Exercise aim - In the data, find the word "push" and copy out every line that has it.

Extracted entries -
**src/rtl/hexload_ctl.sv**
```systemverilog
// Load-session controller: buffers HEX receiver bytes in a small FIFO, holds the CPU off the bus,
// writes the bytes to memory, then restarts the CPU once the load has gone quiet.
module hexload_ctl #(
    parameter int FIFO_AW      = 2,
    parameter int IDLE_TIMEOUT = 1000000,
    parameter int RESET_LEN    = 16
) (
    input  logic        clk_i,
    input  logic        rst_n,
    input  logic        ce_i,
    input  logic        hex_wr_i,
    input  logic [21:0] hex_addr_i,
    input  logic [7:0]  hex_data_i,
    input  logic        hex_error_i,
    output logic        hold_req_o,
    input  logic        hold_ack_i,
    output logic        cpu_reset_o,
    output logic        mem_req_o,
    output logic [21:0] mem_addr_o,
    output logic [7:0]  mem_data_o,
    input  logic        mem_ack_i,
    output logic        loading_o,
    output logic        err_o,
    output logic        overflow_o,
    output logic [15:0] nbytes_o
);
    localparam int DEPTH = 1 << FIFO_AW;
    localparam int CW    = FIFO_AW + 1;
    localparam int IW    = $clog2(IDLE_TIMEOUT + 1);
    localparam int RW    = $clog2(RESET_LEN + 1);

    localparam logic [CW-1:0]      FULL_CNT   = CW'(DEPTH);
    localparam logic [CW-1:0]      CNT_ONE    = CW'(1);
    localparam logic [FIFO_AW-1:0] PTR_ONE    = FIFO_AW'(1);
    localparam logic [IW-1:0]      IDLE_LAST  = IW'(IDLE_TIMEOUT - 1);
    localparam logic [IW-1:0]      IDLE_ONE   = IW'(1);
    localparam logic [RW-1:0]      RESET_LAST = RW'(RESET_LEN - 1);
    localparam logic [RW-1:0]      RESET_ONE  = RW'(1);

    localparam logic [2:0] S_IDLE      = 3'd0;
    localparam logic [2:0] S_HOLD_WAIT = 3'd1;
    localparam logic [2:0] S_ACTIVE    = 3'd2;
    localparam logic [2:0] S_DRAIN     = 3'd3;
    localparam logic [2:0] S_RESET     = 3'd4;

    logic [2:0]         state_q,     state_d;
    logic [FIFO_AW-1:0] wr_ptr_q,    wr_ptr_d;
    logic [FIFO_AW-1:0] rd_ptr_q,    rd_ptr_d;
    logic [CW-1:0]      count_q,     count_d;
    logic [IW-1:0]      idle_cnt_q,  idle_cnt_d;
    logic [RW-1:0]      rst_cnt_q,   rst_cnt_d;
    logic               granted_q,   granted_d;
    logic               mem_req_q,   mem_req_d;
    logic [21:0]        mem_addr_q,  mem_addr_d;
    logic [7:0]         mem_data_q,  mem_data_d;
    logic               err_q,       err_d;
    logic               overflow_q,  overflow_d;
    logic [15:0]        nbytes_q,    nbytes_d;
    logic               hold_req_q,  hold_req_d;
    logic               cpu_reset_q, cpu_reset_d;
    logic               loading_q,   loading_d;

    logic [21:0] fifo_addr [DEPTH];
    logic [7:0]  fifo_data [DEPTH];

    logic fifo_empty, fifo_full, accept, pop, push, can_write;

    // Strobes are taken while a session can still accept bytes; DRAIN and RESET drop them silently.
    assign fifo_empty = (count_q == '0);
    assign fifo_full  = (count_q == FULL_CNT);
    assign accept     = hex_wr_i &&
                        (state_q == S_IDLE || state_q == S_HOLD_WAIT || state_q == S_ACTIVE);
    assign pop        = mem_req_q && mem_ack_i;
    assign push       = accept && (!fifo_full || pop);
    // A DRAIN entered straight from HOLD_WAIT must still wait for the bus before writing.
    assign can_write  = (state_q == S_ACTIVE) || (state_q == S_DRAIN && granted_q);

    always_comb begin
        // NOTE: every _d signal gets a default before any branch so no path infers a latch.
        state_d     = state_q;
        idle_cnt_d  = '0;
        rst_cnt_d   = rst_cnt_q;
        granted_d   = granted_q;
        mem_req_d   = mem_req_q;
        mem_addr_d  = mem_addr_q;
        mem_data_d  = mem_data_q;
        err_d       = err_q;
        overflow_d  = overflow_q || (accept && fifo_full && !pop);
        nbytes_d    = nbytes_q;
        wr_ptr_d    = push ? wr_ptr_q + PTR_ONE : wr_ptr_q;
        rd_ptr_d    = pop  ? rd_ptr_q + PTR_ONE : rd_ptr_q;
        count_d     = count_q;

        if (push && !pop) begin
            count_d = count_q + CNT_ONE;
        end else if (pop && !push) begin
            count_d = count_q - CNT_ONE;
        end

        // A raised request holds its entry until acked; the next one rises a cycle after the drop.
        if (pop) begin
            mem_req_d = 1'b0;
            if (nbytes_q != 16'hFFFF) begin
                nbytes_d = nbytes_q + 16'd1;
            end
        end else if (!mem_req_q && !fifo_empty && can_write) begin
            mem_req_d  = 1'b1;
            mem_addr_d = fifo_addr[rd_ptr_q];
            mem_data_d = fifo_data[rd_ptr_q];
        end

        case (state_q)
            S_IDLE: begin
                if (hex_wr_i) begin
                    state_d    = S_HOLD_WAIT;
                    err_d      = 1'b0;
                    overflow_d = 1'b0;
                    nbytes_d   = '0;
                    granted_d  = 1'b0;
                end
            end
            S_HOLD_WAIT: begin
                if (hex_error_i) begin
                    err_d   = 1'b1;
                    state_d = S_DRAIN;
                end else if (hold_ack_i) begin
                    granted_d = 1'b1;
                    state_d   = S_ACTIVE;
                end
            end
            S_ACTIVE: begin
                if (!hex_wr_i && fifo_empty) begin
                    idle_cnt_d = idle_cnt_q + IDLE_ONE;
                end
                if (hex_error_i) begin
                    err_d   = 1'b1;
                    state_d = S_DRAIN;
                end else if (!hex_wr_i && fifo_empty && idle_cnt_q == IDLE_LAST) begin
                    rst_cnt_d = '0;
                    state_d   = S_RESET;
                end
            end
            S_DRAIN: begin
                if (hold_ack_i) begin
                    granted_d = 1'b1;
                end
                if (fifo_empty && !mem_req_q) begin
                    state_d = S_IDLE;
                end
            end
            S_RESET: begin
                if (rst_cnt_q == RESET_LAST) begin
                    state_d = S_IDLE;
                end else begin
                    rst_cnt_d = rst_cnt_q + RESET_ONE;
                end
            end
            default: state_d = S_IDLE;
        endcase

        hold_req_d  = (state_d == S_HOLD_WAIT) || (state_d == S_ACTIVE) || (state_d == S_DRAIN);
        cpu_reset_d = (state_d == S_RESET);
        loading_d   = (state_d != S_IDLE);
    end

    // NOTE: the FIFO storage has no reset; the pointers and count reset, so stale entries are never read.
    always_ff @(posedge clk_i) begin
        if (ce_i && push) begin
            fifo_addr[wr_ptr_q] <= hex_addr_i;
            fifo_data[wr_ptr_q] <= hex_data_i;
        end
    end

    // NOTE: all state updates use non-blocking assignments so every register sees pre-edge values.
    always_ff @(posedge clk_i or negedge rst_n) begin
        if (!rst_n) begin
            state_q     <= S_IDLE;
            wr_ptr_q    <= '0;
            rd_ptr_q    <= '0;
            count_q     <= '0;
            idle_cnt_q  <= '0;
            rst_cnt_q   <= '0;
            granted_q   <= 1'b0;
            mem_req_q   <= 1'b0;
            mem_addr_q  <= '0;
            mem_data_q  <= '0;
            err_q       <= 1'b0;
            overflow_q  <= 1'b0;
            nbytes_q    <= '0;
            hold_req_q  <= 1'b0;
            cpu_reset_q <= 1'b0;
            loading_q   <= 1'b0;
        end else if (ce_i) begin
            state_q     <= state_d;
            wr_ptr_q    <= wr_ptr_d;
            rd_ptr_q    <= rd_ptr_d;
            count_q     <= count_d;
            idle_cnt_q  <= idle_cnt_d;
            rst_cnt_q   <= rst_cnt_d;
            granted_q   <= granted_d;
            mem_req_q   <= mem_req_d;
            mem_addr_q  <= mem_addr_d;
            mem_data_q  <= mem_data_d;
            err_q       <= err_d;
            overflow_q  <= overflow_d;
            nbytes_q    <= nbytes_d;
            hold_req_q  <= hold_req_d;
            cpu_reset_q <= cpu_reset_d;
            loading_q   <= loading_d;
        end
    end

    assign hold_req_o  = hold_req_q;
    assign cpu_reset_o = cpu_reset_q;
    assign mem_req_o   = mem_req_q;
    assign mem_addr_o  = mem_addr_q;
    assign mem_data_o  = mem_data_q;
    assign loading_o   = loading_q;
    assign err_o       = err_q;
    assign overflow_o  = overflow_q;
    assign nbytes_o    = nbytes_q;

endmodule

```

Task solution -
    logic fifo_empty, fifo_full, accept, pop, push, can_write;
    assign push       = accept && (!fifo_full || pop);
        wr_ptr_d    = push ? wr_ptr_q + PTR_ONE : wr_ptr_q;
        if (push && !pop) begin
        end else if (pop && !push) begin
        if (ce_i && push) begin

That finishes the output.